### Task directions
Give back every line of the data below exactly.

### Data

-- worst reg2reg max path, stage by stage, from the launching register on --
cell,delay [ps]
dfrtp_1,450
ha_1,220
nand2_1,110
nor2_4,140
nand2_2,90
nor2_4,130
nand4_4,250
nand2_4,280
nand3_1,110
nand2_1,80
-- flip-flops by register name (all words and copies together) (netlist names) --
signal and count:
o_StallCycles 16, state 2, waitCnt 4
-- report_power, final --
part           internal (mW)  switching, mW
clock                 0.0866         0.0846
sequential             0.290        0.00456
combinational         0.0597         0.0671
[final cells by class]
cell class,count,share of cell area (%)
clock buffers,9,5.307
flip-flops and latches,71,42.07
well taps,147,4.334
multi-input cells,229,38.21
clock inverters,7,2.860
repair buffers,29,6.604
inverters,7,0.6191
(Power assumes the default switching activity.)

### Exercise answer
-- worst reg2reg max path, stage by stage, from the launching register on --
cell,delay [ps]
dfrtp_1,450
ha_1,220
nand2_1,110
nor2_4,140
nand2_2,90
nor2_4,130
nand4_4,250
nand2_4,280
nand3_1,110
nand2_1,80
-- flip-flops by register name (all words and copies together) (netlist names) --
signal and count:
o_StallCycles 16, state 2, waitCnt 4
-- report_power, final --
part           internal (mW)  switching, mW
clock                 0.0866         0.0846
sequential             0.290        0.00456
combinational         0.0597         0.0671
[final cells by class]
cell class,count,share of cell area (%)
clock buffers,9,5.307
flip-flops and latches,71,42.07
well taps,147,4.334
multi-input cells,229,38.21
clock inverters,7,2.860
repair buffers,29,6.604
inverters,7,0.6191
(Power assumes the default switching activity.)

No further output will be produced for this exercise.